As for the Web 1.0 static “home page,” name one you’ve visited twice.

Going forward, I think I might use the following test:

Before we start building your new website, I want you to pick a topic that you know something about. Ideally, something about which you are passionate. Skeet shooting, counted cross-stitching, raising llamas, whatever.

Send me an email every day for the next 10 days. It should include an excerpt and link to something related to your topic… along with 150 words explaining why you think this is interesting or important.

That’s it. If you can’t do that, you’re probably wasting your time (and mine).

Every good blogger I know would have no problem with this. It would take them 5 min each day. Maybe 10. Comments?

“Feel free to play in their walled garden, but don’t forget to cut your own grass.”
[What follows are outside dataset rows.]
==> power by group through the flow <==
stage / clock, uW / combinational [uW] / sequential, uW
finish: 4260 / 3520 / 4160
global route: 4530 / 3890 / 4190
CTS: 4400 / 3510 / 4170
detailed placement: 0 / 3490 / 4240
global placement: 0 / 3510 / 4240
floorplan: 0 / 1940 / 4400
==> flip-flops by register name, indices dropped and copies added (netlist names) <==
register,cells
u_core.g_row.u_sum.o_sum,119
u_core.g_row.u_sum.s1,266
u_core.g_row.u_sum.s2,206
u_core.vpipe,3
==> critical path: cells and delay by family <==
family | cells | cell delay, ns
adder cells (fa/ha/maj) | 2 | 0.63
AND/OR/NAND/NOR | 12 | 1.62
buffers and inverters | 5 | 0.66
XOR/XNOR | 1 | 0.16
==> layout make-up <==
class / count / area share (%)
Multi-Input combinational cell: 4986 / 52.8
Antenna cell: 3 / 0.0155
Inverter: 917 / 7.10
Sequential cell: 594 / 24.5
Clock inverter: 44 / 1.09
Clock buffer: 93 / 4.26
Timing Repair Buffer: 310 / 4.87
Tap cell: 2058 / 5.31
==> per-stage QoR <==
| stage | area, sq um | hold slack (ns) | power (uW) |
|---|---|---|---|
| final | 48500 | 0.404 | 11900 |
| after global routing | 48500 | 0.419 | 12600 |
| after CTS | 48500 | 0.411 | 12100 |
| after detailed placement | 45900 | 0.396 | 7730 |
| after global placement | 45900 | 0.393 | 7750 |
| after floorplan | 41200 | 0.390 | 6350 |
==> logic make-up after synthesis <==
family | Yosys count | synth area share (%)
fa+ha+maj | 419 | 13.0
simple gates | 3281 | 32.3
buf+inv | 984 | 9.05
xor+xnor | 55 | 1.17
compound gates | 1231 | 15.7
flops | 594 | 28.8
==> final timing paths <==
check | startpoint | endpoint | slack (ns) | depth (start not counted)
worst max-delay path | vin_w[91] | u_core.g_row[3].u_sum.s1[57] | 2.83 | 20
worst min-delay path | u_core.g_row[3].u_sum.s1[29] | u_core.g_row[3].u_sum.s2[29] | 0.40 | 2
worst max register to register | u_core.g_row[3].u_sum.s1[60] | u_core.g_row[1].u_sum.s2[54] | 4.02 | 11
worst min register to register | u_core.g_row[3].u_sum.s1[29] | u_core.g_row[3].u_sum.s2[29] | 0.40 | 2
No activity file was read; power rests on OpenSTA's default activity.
--- src/wino_ctrl_pkg.sv ---
package wino_ctrl_pkg;

	// sequencer states.
	typedef enum logic [1:0] {
		IDLE,
		LOAD,
		DRAIN
	} seq_state_t;

	// step count, wide enough for six rows.
	typedef logic [2:0] step_t;

	// rows per tile and columns per result.
	localparam int LOAD_STEPS  = 6;
	localparam int DRAIN_STEPS = 4;

endpackage

--- src/wino_seq_fsm.sv ---
`timescale 1ns/1ps

module wino_seq_fsm import wino_ctrl_pkg::*; (
	input  logic clk,
	input  logic i_rst_n,
	input  logic i_row_valid,
	input  logic i_last,
	output logic o_shift_row,
	output logic o_drain_col,
	output logic o_cnt_clear,
	output logic o_cnt_step,
	output logic o_drain_mode
);

	seq_state_t state;
	seq_state_t next_state;

	always_ff @(posedge clk) begin
		if (!i_rst_n) begin
			state <= IDLE;
		end else begin
			state <= next_state;
		end
	end

	always_comb begin
		next_state  = state;
		o_shift_row = 1'b0;
		o_drain_col = 1'b0;
		case (state)
			IDLE: begin
				if (i_row_valid) begin
					o_shift_row = 1'b1;
					next_state  = LOAD;
				end
			end
			LOAD: begin
				o_shift_row = i_row_valid;
				// sixth row goes straight into drain.
				if (i_row_valid && i_last) begin
					next_state = DRAIN;
				end
			end
			DRAIN: begin
				o_drain_col = 1'b1;
				if (i_last) begin
					next_state = IDLE;
				end
			end
			default: next_state = IDLE;
		endcase
	end

	// counter restarts on the last step of either phase.
	assign o_cnt_step   = o_shift_row | o_drain_col;
	assign o_cnt_clear  = o_cnt_step & i_last;
	assign o_drain_mode = (state == DRAIN);

	a_no_row_in_drain: assert property (@(posedge clk) disable iff (!i_rst_n)
		(state == DRAIN) |-> !i_row_valid);

	a_rows_contiguous: assert property (@(posedge clk) disable iff (!i_rst_n)
		(state == LOAD) |-> i_row_valid);

endmodule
“Facebook is an amazing breeding ground for large-scale awareness, and an essential part of a social marketing strategy. But at the end of the day, it’s still someone else’s website. Someone else collects your customers’ email addresses and limits your ability to learn from and remarket to them. If you want to create real, lasting customer relationships, you have to figure out how to use Facebook to get customers back to the place where you have the most control – your own website. That requires a tightly integrated strategy that uses Facebook to deliver customers back to your domain.”

— Alex Blum (read full post)

Somebody else said it better

In a month this blog will be 9 years old. Should be very close to 5,000 posts by then. My friend George has been following along for the last several years and he says the blog has changed. He says I’m much more likely to post a line or two followed by a block quote from some other source. Or a video. Or a photo. George is of the opinion that I used to write longer, original pieces. I’m not sure he’s correct and it would just take some time to check but I’m willing to stipulate that he is right. So, why the change?
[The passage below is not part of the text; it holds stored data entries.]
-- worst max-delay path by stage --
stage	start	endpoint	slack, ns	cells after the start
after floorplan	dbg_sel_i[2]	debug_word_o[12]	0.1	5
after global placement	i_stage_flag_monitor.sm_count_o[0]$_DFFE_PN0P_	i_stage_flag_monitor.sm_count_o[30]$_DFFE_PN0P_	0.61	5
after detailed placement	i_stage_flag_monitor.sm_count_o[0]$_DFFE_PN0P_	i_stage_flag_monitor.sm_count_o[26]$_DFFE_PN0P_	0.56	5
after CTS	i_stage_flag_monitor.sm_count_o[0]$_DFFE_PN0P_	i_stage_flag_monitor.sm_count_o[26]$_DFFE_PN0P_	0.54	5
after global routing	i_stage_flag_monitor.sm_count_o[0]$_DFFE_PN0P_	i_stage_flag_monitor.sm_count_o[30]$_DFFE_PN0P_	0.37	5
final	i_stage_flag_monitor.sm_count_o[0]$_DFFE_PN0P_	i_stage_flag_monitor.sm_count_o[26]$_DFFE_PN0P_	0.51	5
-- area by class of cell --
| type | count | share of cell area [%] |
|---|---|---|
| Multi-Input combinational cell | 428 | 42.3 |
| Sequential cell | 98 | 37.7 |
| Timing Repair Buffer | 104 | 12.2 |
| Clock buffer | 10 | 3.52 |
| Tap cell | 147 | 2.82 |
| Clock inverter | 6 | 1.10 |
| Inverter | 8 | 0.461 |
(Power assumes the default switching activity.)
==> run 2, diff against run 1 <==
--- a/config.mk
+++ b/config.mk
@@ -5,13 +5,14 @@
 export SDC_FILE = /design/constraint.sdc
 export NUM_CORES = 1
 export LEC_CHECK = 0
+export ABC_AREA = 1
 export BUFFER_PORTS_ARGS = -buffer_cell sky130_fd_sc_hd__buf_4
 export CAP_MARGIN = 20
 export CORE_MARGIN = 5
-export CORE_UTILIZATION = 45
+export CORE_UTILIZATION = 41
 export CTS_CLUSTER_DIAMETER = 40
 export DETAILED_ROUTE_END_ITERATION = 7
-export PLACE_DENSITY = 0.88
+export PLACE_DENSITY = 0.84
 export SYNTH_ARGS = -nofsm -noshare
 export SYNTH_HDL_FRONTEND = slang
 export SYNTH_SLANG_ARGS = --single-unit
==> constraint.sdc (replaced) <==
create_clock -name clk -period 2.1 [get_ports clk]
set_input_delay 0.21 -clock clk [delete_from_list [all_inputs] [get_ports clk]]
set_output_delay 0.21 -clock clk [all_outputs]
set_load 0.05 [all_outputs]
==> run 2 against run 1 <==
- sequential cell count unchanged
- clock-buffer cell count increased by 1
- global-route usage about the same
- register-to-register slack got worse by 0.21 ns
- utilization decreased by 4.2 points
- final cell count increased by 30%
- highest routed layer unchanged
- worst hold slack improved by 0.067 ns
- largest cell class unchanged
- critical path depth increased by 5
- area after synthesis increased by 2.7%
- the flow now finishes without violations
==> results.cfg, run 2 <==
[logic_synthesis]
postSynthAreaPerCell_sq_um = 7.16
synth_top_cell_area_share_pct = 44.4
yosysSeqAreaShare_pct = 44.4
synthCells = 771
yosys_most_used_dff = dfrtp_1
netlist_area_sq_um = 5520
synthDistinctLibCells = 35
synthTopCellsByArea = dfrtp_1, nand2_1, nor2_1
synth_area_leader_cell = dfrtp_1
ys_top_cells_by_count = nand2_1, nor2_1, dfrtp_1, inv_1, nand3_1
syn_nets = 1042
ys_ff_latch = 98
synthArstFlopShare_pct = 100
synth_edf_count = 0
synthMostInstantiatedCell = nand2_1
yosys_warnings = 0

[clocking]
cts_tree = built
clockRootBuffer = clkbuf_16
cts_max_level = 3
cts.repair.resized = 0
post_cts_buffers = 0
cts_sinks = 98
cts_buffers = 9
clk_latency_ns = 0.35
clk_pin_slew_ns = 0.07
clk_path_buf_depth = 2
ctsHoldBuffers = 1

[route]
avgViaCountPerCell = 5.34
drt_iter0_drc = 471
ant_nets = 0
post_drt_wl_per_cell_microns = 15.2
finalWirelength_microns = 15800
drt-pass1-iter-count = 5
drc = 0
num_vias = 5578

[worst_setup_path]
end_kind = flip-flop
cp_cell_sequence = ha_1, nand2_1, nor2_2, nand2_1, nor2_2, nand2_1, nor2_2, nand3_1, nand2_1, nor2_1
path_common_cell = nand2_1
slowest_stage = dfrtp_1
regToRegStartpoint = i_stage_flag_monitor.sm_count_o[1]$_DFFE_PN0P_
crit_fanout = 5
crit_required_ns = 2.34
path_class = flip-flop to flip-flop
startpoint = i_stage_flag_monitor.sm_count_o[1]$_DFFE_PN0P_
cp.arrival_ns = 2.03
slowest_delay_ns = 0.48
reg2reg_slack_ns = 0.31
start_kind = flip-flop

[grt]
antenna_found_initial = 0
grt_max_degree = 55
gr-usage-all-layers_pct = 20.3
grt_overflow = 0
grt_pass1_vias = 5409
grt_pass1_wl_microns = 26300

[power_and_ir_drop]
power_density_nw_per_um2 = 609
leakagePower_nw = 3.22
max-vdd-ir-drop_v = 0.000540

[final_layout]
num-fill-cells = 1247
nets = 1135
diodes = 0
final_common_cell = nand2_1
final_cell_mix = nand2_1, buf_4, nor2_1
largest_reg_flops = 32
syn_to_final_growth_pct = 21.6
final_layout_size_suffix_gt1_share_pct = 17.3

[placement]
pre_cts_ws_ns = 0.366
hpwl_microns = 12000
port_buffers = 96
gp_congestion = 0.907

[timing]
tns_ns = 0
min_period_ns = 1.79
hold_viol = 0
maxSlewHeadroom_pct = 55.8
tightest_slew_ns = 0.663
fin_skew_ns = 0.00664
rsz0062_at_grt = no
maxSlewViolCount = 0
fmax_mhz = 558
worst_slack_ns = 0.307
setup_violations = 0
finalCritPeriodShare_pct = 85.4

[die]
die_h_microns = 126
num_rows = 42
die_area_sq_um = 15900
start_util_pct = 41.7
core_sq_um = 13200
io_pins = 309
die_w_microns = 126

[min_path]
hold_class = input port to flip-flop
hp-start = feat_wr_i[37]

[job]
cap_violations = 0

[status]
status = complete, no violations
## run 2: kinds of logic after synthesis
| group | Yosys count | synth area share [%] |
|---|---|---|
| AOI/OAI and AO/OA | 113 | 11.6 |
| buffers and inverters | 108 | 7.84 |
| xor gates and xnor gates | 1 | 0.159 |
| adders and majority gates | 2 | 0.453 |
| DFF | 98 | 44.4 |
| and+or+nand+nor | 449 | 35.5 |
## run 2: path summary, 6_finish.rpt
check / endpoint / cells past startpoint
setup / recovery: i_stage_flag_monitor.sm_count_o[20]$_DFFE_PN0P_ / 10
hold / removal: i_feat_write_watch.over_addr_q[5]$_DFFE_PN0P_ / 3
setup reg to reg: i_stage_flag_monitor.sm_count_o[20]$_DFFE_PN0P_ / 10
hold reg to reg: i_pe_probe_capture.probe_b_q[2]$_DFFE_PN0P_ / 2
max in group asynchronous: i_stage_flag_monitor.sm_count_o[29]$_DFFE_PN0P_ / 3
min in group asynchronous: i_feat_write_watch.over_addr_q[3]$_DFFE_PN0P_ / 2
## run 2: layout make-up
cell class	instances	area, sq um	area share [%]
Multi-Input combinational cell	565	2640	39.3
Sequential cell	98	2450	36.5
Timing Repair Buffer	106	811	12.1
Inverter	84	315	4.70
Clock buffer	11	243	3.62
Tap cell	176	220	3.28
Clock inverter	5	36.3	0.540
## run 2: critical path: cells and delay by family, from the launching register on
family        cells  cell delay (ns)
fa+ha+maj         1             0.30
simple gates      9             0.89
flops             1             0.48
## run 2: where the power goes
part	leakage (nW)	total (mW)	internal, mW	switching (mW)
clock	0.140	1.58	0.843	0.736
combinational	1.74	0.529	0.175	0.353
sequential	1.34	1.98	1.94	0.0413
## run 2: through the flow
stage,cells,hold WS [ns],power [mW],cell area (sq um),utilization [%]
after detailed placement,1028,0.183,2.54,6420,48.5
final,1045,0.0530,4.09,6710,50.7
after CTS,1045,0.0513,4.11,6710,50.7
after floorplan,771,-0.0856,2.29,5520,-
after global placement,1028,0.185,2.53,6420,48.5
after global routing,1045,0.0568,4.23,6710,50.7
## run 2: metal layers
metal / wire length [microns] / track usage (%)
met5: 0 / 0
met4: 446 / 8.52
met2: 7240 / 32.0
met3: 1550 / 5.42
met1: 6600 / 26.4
  • I’m less sure of my opinions. And, more importantly, feel less need to share them or -thank god- be “right.” I’m pretty sure I would be unable to pass Scott Adams’ “Ignorance Test” on a lot of subjects I’ve expressed opinions on. Oh, and it has finally sunk in that almost nobody really cares what somebody else thinks.
  • More (better?) places to share thoughts/links. When I started this blog in February of 2002, there was no Twitter, YouTube, Flickr, Facebook, Posterous, etc. A lot of the links and block quotes that used to land here, are shared somewhere else.
  • Somebody else said it better. I think this is the Big One. I read more (and more varied) stuff now than at any other time in my life. The web has exposed me to an almost infinite variety of ideas and perspectives. From people who CAN pass the Ignorance Test. Who DO know what they’re talking about. And who express themselves clearly and powerfully. So, if there’s an idea that I think is worth sharing, I link to them with an excerpt to pique your interest.

George is right. smays.com has become more about aggregation and curation. Maybe a little like my personal card catalogue. I can’t tell you how many times I’ve come back here to find a quote or a video or reference that would otherwise be lost (to me) forever.

“Blog as a platform”

Chris Brogan advises building something of personal or business value by starting as if you already have a platform.
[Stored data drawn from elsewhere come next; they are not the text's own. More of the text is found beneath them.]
<file path="config.mk">
export PLATFORM = sky130hd
export DESIGN_NAME = stream_path_top
export DESIGN_NICKNAME = d
export VERILOG_FILES = /design/src/source/path_pkg.sv /design/src/source/axi4s_pkg.sv /design/src/source/stream_if.sv /design/src/source/stream_path_top.sv /design/src/source/path_select_fsm.sv /design/src/source/packet_counter.sv /design/src/source/tlast_advancer.sv /design/src/source/stream_ready_skid.sv /design/src/source/stream_fwd_stage.sv
export SDC_FILE = /design/constraint.sdc
export NUM_CORES = 1
export LEC_CHECK = 0
export BUFFER_PORTS_ARGS = -buffer_cell sky130_fd_sc_hd__buf_2
export CAP_MARGIN = 20
export CORE_MARGIN = 8
export CORE_UTILIZATION = 35
export CTS_CLUSTER_SIZE = 8
export DETAILED_ROUTE_END_ITERATION = 10
export SLEW_MARGIN = 30
export SYNTH_ARGS = -nofsm -noshare
export SYNTH_HDL_FRONTEND = slang
export SYNTH_SLANG_ARGS = --single-unit
</file>
<file path="constraint.sdc">
create_clock -name axi4s_if_from_tx -period 5.3 [get_ports axi4s_if_from_tx]
set_input_delay 0.265 -clock axi4s_if_from_tx [delete_from_list [all_inputs] [get_ports axi4s_if_from_tx]]
set_output_delay 0.265 -clock axi4s_if_from_tx [all_outputs]
set_load 0.01 [all_outputs]
</file>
“When I say “platform,” I mean this: a body of principles on which a person or group takes a stand in appealing to the public; program.” In this, I also mean build a presence, a place from which to share those principles and ideas.”

He goes on to describe his blog as…

“a place where people can come to get a taste of what I think and what I stand for, and it’s a place where people can match and measure their own ideas against what I put out there.”

Yes. That’s pretty much it in a nutshell. I like having such a place. And, for better or worse, my blog is a “taste of what I think and stand for.” Even people who have known me for many years wouldn’t know as much about what I think and stand for as someone who reads these posts.